Aujourd’hui, on a l’impression que la communauté médicale a renoncé à la plupart des engagements pris à l’époque.
Les résultats ont uniquement progressé sur le versant prévention des infections (en anesthésie). Les autres objectifs n’ont jamais été atteints.
Une revue de pairs a été conduite par l’académie des sciences américaines en début 2022 justement sur ce sujet et sur les suites données du rapport de l’académie de 1999. La revue constate que les objectifs n’ont pas été atteints, que les progrès sont restés limités sur le sujet, bien plus que dans toute autre industrie, et que les choix actuels des politiques publiques ne garantissent en rien une amélioration quelconque de la situation dans le futur.
L’OMS a également intensifié sa politique sur le sujet, en essayant de mobiliser les états, en instaurant un jour mondial de la sécurité du patient (le 17 septembre), et en lançant en 2021 un grand plan d’action 2021-2030 (Global Patient Safety Action) avec 7 objectifs stratégiques.
Pour autant, on a plutôt le sentiment aux États Unis que le sujet est devenu secondaire. Beaucoup d’organisations qui étaient en support direct de la sécurité du patient ont maintenant d’autres priorités affichées, et d’autres investissements financiers prévus.

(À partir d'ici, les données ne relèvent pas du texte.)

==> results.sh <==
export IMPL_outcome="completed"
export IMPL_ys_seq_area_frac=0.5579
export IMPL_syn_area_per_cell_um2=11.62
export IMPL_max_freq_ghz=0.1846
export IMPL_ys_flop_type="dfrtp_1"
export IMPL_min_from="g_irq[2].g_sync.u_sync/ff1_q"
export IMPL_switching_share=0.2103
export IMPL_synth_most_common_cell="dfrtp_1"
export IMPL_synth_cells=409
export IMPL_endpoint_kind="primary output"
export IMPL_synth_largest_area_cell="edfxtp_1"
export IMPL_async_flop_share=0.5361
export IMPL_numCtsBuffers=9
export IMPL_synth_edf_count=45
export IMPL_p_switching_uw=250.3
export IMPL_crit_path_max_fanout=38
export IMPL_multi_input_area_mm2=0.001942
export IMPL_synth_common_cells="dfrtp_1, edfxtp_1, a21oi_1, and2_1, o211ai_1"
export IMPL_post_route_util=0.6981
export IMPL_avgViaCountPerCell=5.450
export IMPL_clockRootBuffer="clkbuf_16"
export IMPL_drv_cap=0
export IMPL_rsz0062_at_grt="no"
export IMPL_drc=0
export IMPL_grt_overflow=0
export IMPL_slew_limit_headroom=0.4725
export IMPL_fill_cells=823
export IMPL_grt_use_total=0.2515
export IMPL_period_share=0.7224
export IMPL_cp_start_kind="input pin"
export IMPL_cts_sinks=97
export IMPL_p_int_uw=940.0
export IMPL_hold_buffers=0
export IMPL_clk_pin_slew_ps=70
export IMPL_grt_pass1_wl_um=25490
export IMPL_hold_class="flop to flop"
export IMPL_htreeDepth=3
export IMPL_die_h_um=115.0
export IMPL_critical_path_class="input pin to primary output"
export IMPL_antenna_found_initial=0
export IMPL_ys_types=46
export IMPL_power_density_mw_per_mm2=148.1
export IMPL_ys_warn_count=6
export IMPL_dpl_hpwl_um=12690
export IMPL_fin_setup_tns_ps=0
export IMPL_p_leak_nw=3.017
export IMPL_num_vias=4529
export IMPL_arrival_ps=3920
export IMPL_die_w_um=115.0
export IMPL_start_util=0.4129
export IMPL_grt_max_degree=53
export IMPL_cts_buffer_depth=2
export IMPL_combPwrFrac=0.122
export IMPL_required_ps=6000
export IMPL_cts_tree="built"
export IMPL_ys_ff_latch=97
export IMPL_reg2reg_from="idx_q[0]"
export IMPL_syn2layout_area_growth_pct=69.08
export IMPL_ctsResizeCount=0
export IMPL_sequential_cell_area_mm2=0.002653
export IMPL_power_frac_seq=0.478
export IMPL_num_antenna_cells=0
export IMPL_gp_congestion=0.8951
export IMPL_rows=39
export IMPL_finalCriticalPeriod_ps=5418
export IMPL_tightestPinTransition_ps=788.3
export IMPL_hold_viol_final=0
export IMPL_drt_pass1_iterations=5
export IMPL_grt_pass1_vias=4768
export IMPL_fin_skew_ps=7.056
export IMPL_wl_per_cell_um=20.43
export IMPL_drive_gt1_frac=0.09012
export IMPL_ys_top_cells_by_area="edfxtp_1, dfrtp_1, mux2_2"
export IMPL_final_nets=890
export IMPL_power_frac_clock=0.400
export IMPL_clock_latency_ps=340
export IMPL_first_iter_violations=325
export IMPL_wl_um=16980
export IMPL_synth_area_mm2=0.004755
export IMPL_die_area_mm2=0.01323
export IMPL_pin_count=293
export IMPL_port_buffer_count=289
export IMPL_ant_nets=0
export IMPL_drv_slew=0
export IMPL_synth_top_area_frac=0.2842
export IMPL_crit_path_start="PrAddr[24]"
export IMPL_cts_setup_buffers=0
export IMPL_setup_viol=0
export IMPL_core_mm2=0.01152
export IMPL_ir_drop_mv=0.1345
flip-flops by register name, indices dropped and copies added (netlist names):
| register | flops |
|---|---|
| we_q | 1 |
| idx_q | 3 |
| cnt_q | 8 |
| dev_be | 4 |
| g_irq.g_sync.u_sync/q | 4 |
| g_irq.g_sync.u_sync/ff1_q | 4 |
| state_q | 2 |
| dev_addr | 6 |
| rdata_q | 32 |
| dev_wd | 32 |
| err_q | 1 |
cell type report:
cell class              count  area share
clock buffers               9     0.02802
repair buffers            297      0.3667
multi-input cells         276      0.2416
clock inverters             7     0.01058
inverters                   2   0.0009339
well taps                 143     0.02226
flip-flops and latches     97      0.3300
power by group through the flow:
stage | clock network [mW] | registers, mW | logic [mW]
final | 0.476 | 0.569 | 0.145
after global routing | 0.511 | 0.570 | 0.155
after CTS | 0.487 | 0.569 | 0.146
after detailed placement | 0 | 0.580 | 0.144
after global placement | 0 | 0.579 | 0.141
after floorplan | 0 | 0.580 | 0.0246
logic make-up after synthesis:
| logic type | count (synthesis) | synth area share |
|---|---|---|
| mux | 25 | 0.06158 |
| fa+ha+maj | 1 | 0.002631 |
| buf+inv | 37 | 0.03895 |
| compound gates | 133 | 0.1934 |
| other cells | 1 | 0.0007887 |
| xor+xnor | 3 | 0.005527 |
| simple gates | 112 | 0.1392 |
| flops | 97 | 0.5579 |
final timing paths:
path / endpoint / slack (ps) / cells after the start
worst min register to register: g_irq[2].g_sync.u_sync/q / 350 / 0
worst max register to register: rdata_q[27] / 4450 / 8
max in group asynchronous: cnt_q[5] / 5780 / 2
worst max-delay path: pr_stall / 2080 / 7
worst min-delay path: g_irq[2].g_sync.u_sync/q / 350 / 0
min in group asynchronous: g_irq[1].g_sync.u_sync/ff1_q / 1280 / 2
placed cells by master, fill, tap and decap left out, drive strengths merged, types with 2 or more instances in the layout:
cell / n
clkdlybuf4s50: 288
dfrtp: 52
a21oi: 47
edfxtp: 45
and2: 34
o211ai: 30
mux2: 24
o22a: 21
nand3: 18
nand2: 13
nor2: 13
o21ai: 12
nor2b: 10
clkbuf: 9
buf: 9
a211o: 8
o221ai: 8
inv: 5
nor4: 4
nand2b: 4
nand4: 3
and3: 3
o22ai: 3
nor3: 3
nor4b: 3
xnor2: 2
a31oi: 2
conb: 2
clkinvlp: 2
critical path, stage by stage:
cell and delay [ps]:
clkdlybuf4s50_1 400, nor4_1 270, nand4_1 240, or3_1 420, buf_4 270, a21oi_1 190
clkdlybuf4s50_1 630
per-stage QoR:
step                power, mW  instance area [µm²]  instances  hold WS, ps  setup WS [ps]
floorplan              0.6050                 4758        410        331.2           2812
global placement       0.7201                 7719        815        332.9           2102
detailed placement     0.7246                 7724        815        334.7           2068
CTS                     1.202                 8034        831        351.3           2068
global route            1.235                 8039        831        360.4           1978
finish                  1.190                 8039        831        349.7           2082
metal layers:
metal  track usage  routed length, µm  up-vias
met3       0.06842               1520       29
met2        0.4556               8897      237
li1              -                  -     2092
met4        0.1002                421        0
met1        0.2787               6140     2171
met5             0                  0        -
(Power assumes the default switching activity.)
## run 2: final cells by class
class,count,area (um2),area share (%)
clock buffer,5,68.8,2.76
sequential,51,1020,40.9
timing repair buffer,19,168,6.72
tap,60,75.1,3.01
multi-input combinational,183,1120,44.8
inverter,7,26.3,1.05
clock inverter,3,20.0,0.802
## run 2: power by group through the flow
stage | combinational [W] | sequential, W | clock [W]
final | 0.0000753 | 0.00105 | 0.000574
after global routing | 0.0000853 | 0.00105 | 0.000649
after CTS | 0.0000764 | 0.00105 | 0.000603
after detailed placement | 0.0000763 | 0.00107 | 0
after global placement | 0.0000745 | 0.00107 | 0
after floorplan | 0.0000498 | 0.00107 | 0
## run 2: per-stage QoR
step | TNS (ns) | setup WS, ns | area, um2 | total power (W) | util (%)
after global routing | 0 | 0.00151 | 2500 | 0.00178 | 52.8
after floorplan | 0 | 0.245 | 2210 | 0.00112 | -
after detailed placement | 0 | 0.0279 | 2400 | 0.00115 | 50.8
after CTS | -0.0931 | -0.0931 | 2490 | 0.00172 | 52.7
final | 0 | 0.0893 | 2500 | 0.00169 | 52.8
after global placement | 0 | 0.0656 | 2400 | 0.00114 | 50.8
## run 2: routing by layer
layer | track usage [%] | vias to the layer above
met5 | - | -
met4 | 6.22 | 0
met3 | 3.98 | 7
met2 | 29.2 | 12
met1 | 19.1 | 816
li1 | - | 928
## config.mk

```make
export PLATFORM = sky130hd
export DESIGN_NAME = cdb_arbiter
export DESIGN_NICKNAME = d
export VERILOG_FILES = /design/src/rtl/cdb_arbiter.sv
export SDC_FILE = /design/constraint.sdc
export NUM_CORES = 1
export LEC_CHECK = 0
export ABC_CLOCK_PERIOD_IN_PS = 5290
export CAP_MARGIN = 40
export CORE_ASPECT_RATIO = 0.5
export CORE_MARGIN = 10
export CORE_UTILIZATION = 53
export DETAILED_ROUTE_END_ITERATION = 10
export GPL_ROUTABILITY_DRIVEN = 0
export PLACE_DENSITY = 0.78
export SETUP_SLACK_MARGIN = 0.3
export SYNTH_ARGS = -nofsm -noshare
export SYNTH_HDL_FRONTEND = slang
export SYNTH_SLANG_ARGS = --single-unit
export TNS_END_PERCENT = 1
```

## constraint.sdc

```tcl
create_clock -name clk -period 5.29 [get_ports clk]
set_clock_uncertainty 0.05 [all_clocks]
set_input_delay 1.058 -clock clk [delete_from_list [all_inputs] [get_ports clk]]
set_output_delay 1.058 -clock clk [all_outputs]
set_load 0.02 [all_outputs]
```
File: src/rtl/orb_uart_poller.sv
// Polls CH_NUM RS-485 UART channels: sends REQ_BYTE, captures a PKT_LEN-byte reply per channel into a buffer.
// Latency: 10*CLK_DIV cycles per request frame plus reply time; buffer read port has one cycle latency.
// Backpressure: none; start is ignored while busy, replies are sampled as they arrive on the line.
module orb_uart_poller #(
    parameter int         CH_NUM       = 5,
    parameter int         PKT_LEN      = 18,
    parameter int         CLK_DIV      = 17,
    parameter int         TIMEOUT_BITS = 64,
    parameter logic [7:0] REQ_BYTE     = 8'hA5,
    localparam int        DEPTH        = CH_NUM * PKT_LEN,
    localparam int        AW           = (DEPTH > 1) ? $clog2(DEPTH) : 1
) (
    input  logic              clk80MHz,
    input  logic              rst,
    input  logic              start,
    input  logic [CH_NUM-1:0] UART_RX,
    output logic [CH_NUM-1:0] UART_TX,
    output logic [CH_NUM-1:0] UART_dTX,
    output logic [CH_NUM-1:0] UART_dRX,
    input  logic [AW-1:0]     rd_addr,
    output logic [7:0]        rd_data,
    output logic              busy,
    output logic              done,
    output logic [CH_NUM-1:0] tmo_flags,
    output logic [CH_NUM-1:0] ferr_flags
);

    localparam int CW   = (CH_NUM > 1) ? $clog2(CH_NUM) : 1;
    localparam int DW   = $clog2(CLK_DIV);
    localparam int TW   = $clog2(TIMEOUT_BITS + 1);
    localparam int IW   = $clog2(PKT_LEN + 1);
    localparam int HALF = CLK_DIV / 2;

    typedef enum logic [2:0] {S_IDLE, S_TX, S_RX_WAIT, S_RX_BYTE, S_NEXT, S_DONE} state_t;

    state_t            state_q;
    logic [CW-1:0]     ch_q;
    logic [3:0]        bit_q;
    logic [DW-1:0]     div_q;
    logic [DW-1:0]     tmo_div_q;
    logic [TW-1:0]     tmo_bits_q;
    logic [IW-1:0]     idx_q;
    logic [7:0]        shreg_q;
    logic [CH_NUM-1:0] rx_s1_q, rx_s2_q, rx_s3_q;
    logic [CH_NUM-1:0] tx_q, de_q, tmo_q, ferr_q;
    logic              busy_q, done_q;
    logic [7:0]        rd_data_q;
    logic [7:0]        mem_q [DEPTH];

    logic              rx_cur, rx_fall, sample_now, wr_en;
    logic [AW-1:0]     wr_addr;

    // Line level for request bit b: start bit, REQ_BYTE LSB-first, stop bit.
    function automatic logic tx_bit(input logic [3:0] b);
        if (b == 4'd0) return 1'b0;
        if (b >= 4'd9) return 1'b1;
        return REQ_BYTE[3'(b - 4'd1)];
    endfunction

    // Two-flop synchroniser plus one history stage for falling-edge detection.
    always_ff @(posedge clk80MHz or posedge rst) begin
        if (rst) begin
            rx_s1_q <= '1;
            rx_s2_q <= '1;
            rx_s3_q <= '1;
        end else begin
            rx_s1_q <= UART_RX;
            rx_s2_q <= rx_s1_q;
            rx_s3_q <= rx_s2_q;
        end
    end

    // Selected-channel receive view and the mid-bit sample strobe.
    always_comb begin
        rx_cur     = rx_s2_q[ch_q];
        rx_fall    = rx_s3_q[ch_q] & ~rx_s2_q[ch_q];
        sample_now = (state_q == S_RX_BYTE) &&
                     (div_q == ((bit_q == 4'd0) ? DW'(HALF - 1) : DW'(CLK_DIV - 1)));
        wr_en      = sample_now && (bit_q == 4'd9);
        wr_addr    = AW'(ch_q) * AW'(PKT_LEN) + AW'(idx_q);
    end

    // Poll sequencer: request, wait for reply start, shift in bytes, advance channel.
    always_ff @(posedge clk80MHz or posedge rst) begin
        if (rst) begin
            state_q    <= S_IDLE;
            ch_q       <= '0;
            bit_q      <= '0;
            div_q      <= '0;
            tmo_div_q  <= '0;
            tmo_bits_q <= '0;
            idx_q      <= '0;
            shreg_q    <= '0;
            tx_q       <= '1;
            de_q       <= '0;
            tmo_q      <= '0;
            ferr_q     <= '0;
            busy_q     <= 1'b0;
            done_q     <= 1'b0;
        end else begin
            done_q <= 1'b0;
            case (state_q)
                S_IDLE: begin
                    if (start) begin
                        state_q  <= S_TX;
                        ch_q     <= '0;
                        bit_q    <= '0;
                        div_q    <= '0;
                        busy_q   <= 1'b1;
                        tmo_q    <= '0;
                        ferr_q   <= '0;
                        tx_q     <= '1;
                        tx_q[0]  <= 1'b0;
                        de_q     <= '0;
                        de_q[0]  <= 1'b1;
                    end
                end
                S_TX: begin
                    if (div_q == DW'(CLK_DIV - 1)) begin
                        div_q <= '0;
                        if (bit_q == 4'd9) begin
                            // Stop bit finished: release the driver and open the receive window.
                            tx_q       <= '1;
                            de_q       <= '0;
                            idx_q      <= '0;
                            tmo_div_q  <= '0;
                            tmo_bits_q <= '0;
                            state_q    <= S_RX_WAIT;
                        end else begin
                            bit_q       <= bit_q + 4'd1;
                            tx_q[ch_q]  <= tx_bit(bit_q + 4'd1);
                        end
                    end else begin
                        div_q <= div_q + DW'(1);
                    end
                end
                S_RX_WAIT: begin
                    if (rx_fall) begin
                        state_q <= S_RX_BYTE;
                        div_q   <= '0;
                        bit_q   <= '0;
                    end else if (tmo_div_q == DW'(CLK_DIV - 1)) begin
                        tmo_div_q <= '0;
                        if (tmo_bits_q == TW'(TIMEOUT_BITS - 1)) begin
                            tmo_q[ch_q] <= 1'b1;
                            state_q     <= S_NEXT;
                        end else begin
                            tmo_bits_q <= tmo_bits_q + TW'(1);
                        end
                    end else begin
                        tmo_div_q <= tmo_div_q + DW'(1);
                    end
                end
                S_RX_BYTE: begin
                    if (sample_now) begin
                        div_q <= '0;
                        if (bit_q == 4'd0) begin
                            // A start bit that is high again at mid-bit was a glitch; keep the timeout running.
                            if (rx_cur) state_q <= S_RX_WAIT;
                            else        bit_q   <= 4'd1;
                        end else if (bit_q < 4'd9) begin
                            shreg_q <= {rx_cur, shreg_q[7:1]};
                            bit_q   <= bit_q + 4'd1;
                        end else begin
                            if (!rx_cur) ferr_q[ch_q] <= 1'b1;
                            if (idx_q == IW'(PKT_LEN - 1)) begin
                                state_q <= S_NEXT;
                            end else begin
                                idx_q      <= idx_q + IW'(1);
                                tmo_div_q  <= '0;
                                tmo_bits_q <= '0;
                                state_q    <= S_RX_WAIT;
                            end
                        end
                    end else begin
                        div_q <= div_q + DW'(1);
                    end
                end
                S_NEXT: begin
                    if (ch_q == CW'(CH_NUM - 1)) begin
                        state_q <= S_DONE;
                        done_q  <= 1'b1;
                        busy_q  <= 1'b0;
                    end else begin
                        ch_q                <= ch_q + CW'(1);
                        bit_q               <= '0;
                        div_q               <= '0;
                        tx_q                <= '1;
                        tx_q[ch_q + CW'(1)] <= 1'b0;
                        de_q                <= '0;
                        de_q[ch_q + CW'(1)] <= 1'b1;
                        state_q             <= S_TX;
                    end
                end
                S_DONE: begin
                    state_q <= S_IDLE;
                end
                default: begin
                    state_q <= S_IDLE;
                end
            endcase
        end
    end

    // Reply buffer: written on each stop-bit sample, never reset.
    always_ff @(posedge clk80MHz) begin
        if (wr_en) mem_q[wr_addr] <= shreg_q;
    end

    // Registered read port; addresses past the buffer read as zero.
    always_ff @(posedge clk80MHz or posedge rst) begin
        if (rst) begin
            rd_data_q <= '0;
        end else if ({1'b0, rd_addr} < (AW + 1)'(DEPTH)) begin
            rd_data_q <= mem_q[rd_addr];
        end else begin
            rd_data_q <= '0;
        end
    end

    assign UART_TX    = tx_q;
    assign UART_dTX   = de_q;
    assign UART_dRX   = de_q;
    assign rd_data    = rd_data_q;
    assign busy       = busy_q;
    assign done       = done_q;
    assign tmo_flags  = tmo_q;
    assign ferr_flags = ferr_q;

endmodule

File: config.mk
export PLATFORM = sky130hd
export DESIGN_NAME = orb_uart_poller
export DESIGN_NICKNAME = d
export VERILOG_FILES = /design/src/rtl/orb_uart_poller.sv
export SDC_FILE = /design/constraint.sdc
export NUM_CORES = 1
export LEC_CHECK = 0
export ABC_CLOCK_PERIOD_IN_PS = 3300
export BUFFER_PORTS_ARGS = -buffer_cell sky130_fd_sc_hd__buf_2
export CAP_MARGIN = 20
export CORE_ASPECT_RATIO = 1.75
export CORE_MARGIN = 2
export CORE_UTILIZATION = 50
export CTS_CLUSTER_DIAMETER = 40
export DETAILED_ROUTE_END_ITERATION = 8
export PLACE_DENSITY_LB_ADDON = 0.2
export SYNTH_ARGS = -nofsm -noshare
export SYNTH_HDL_FRONTEND = slang
export SYNTH_SLANG_ARGS = --single-unit
File: constraint.sdc
create_clock -name clk80MHz -period 3.3 [get_ports clk80MHz]
set_input_delay 0.66 -clock clk80MHz [delete_from_list [all_inputs] [get_ports clk80MHz]]
set_output_delay 0.66 -clock clk80MHz [all_outputs]
set_load 0.03 [all_outputs]
# == Yosys cells after proc, flatten, opt, wreduce, memory -nomap -nowiden ==
# Memory sizes are Yosys's and may differ from the RTL's.
# Index checks and enable logic that the tools add are counted.
# totals
output_inout_bits,35
mem_bits_ro,8
regBits,85
ram_bits,720
n_memories,2
input_bits,15
elab_cells,211
# mem_list
memory,words,word_bits,read_ports,rd_clocked_by_memory_dff,wr,line,rtl
mem_q,90,8,1,0,1,48,logic [7:0] mem_q [DEPTH];
(no name shown),8,1,1,0,0,57,return REQ_BYTE[3'(b - 4'd1)];
# classes
muxes,108
reduce_logical,27
mul,1
bitwise,6
n_lt_le_gt_ge,8
n_eq_ne,33
n_addsub,8
# ops
operator,count
two-way mux 5 bit,31
two-way mux 7 bit,9
case mux 5 bit (3 select lines),3
two-way mux 3 bit,14
two-way mux 4 bit,9
"!= test 2 bit, second input constant",16
case mux 5 bit (2 select lines),3
two-way mux 1 bit,27
case mux 5 bit (5 select lines),1
case mux 7 bit (3 select lines),1
case mux 4 bit (5 select lines),1
AND reduction 8 bit,2
"adder 5 x 1 -> 5 bit, second input constant",3
"equality test 5 bit, second input constant",3
"!= test 3 bit, second input constant",5
case mux 3 bit (5 select lines),1
"less-than comparator 3 x 4 -> 1 bit, second input constant",3
AND reduction 4 bit,3
bitwise OR 5 bit,2
AND reduction 10 bit,1
AND reduction 5 bit,2
AND reduction 9 bit,1
logical NOT 4 bit,2
two-way mux 8 bit,1
other kinds (33),47

# == Longest topological paths before layout ==
# depth
ltp_word,19
depth_mapped,10
depth_no_buf,9

# == Worst setup path after synthesis ==
# Ideal clock, no wire load.
# synth_path
path_type,reg2reg
start,reg ch_q[1]
end,mem mem_q[88][0] (enable)
slack_ps,163
arrival_time_ps,2754
required_time_ps,2917
period_less_slack_ps,3137
n_path_buf,1
stages_incl_launch_ff,10
setup_time_ps,383
cell_sequence,dfrtp_1 buf_2 clkinv_1 fa_1 inv_1 a21oi_1 o21bai_1 xnor2_1 o21ai_0 nor3_1
# synth_between
elab_chain_len,2
# synth_lines
element,line,rtl
from (decl),37,logic [CW-1:0] ch_q;
from (signal assigned),185,ch_q <= ch_q + CW'(1);
multiplier 3 x 4 -> 6 bit,80,wr_addr = AW'(ch_q) * AW'(PKT_LEN) + AW'(idx_q);
adder 7 x 5 -> 7 bit,80,
to (decl),48,
# No other way between the ends.

# == Worst setup path after layout ==
# layout_path
start,reg idx_q[1]
end,mem mem_q[81][7] (enable)
# layout_between
elab_chain_len,1
# layout_lines
element,line,rtl
from (decl),42,logic [IW-1:0] idx_q;
from (signal assigned),169,idx_q <= idx_q + IW'(1);
adder 7 x 5 -> 7 bit,80,
# No other way between the ends.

Les grands piliers historiques de la sécurité du patient (l’Institute for Healhcare Improvement, l’Agency for Quality in Healthcare, le National Quality Forum, la Joint commission, le Center for Medicare-Medicaid, et quelques autres) doivent se réinterroger urgemment sur leurs implications et leur part de responsabilité dans ce recul historique.
On parle bien plus de Covid, d’inégalités sociales (genres, races, pratiques sexuelles plus encore que le niveau de vie), de problèmes de sous-effectifs, de valeurs et pertinence des soins, que de sécurité des patients. Les termes erreurs et erreurs médicales ne sont même plus couramment employés, ni politiquement corrects. Ceux de résultats anormaux, de surprises, d’évènements patients leurs sont préférés sous le prétexte d’être techniquement plus corrects.
Les États-Unis sont encore pires que les autres nations sur ce changement de politique et de désengagement sur le sujet ; la transparence est toujours une valeur essentielle à plaider de même que l’engagement et la participation des patients. Or, la sous déclaration est pire qu’avant et la protection des avantages financiers de la profession plus grande que jamais.
Selon les auteurs, on est encore très loin du modèle de l’aviation et des outils et politiques publiques qui ont contribué à l’excellence de la sécurité aérienne, et on n’en prend pas du tout.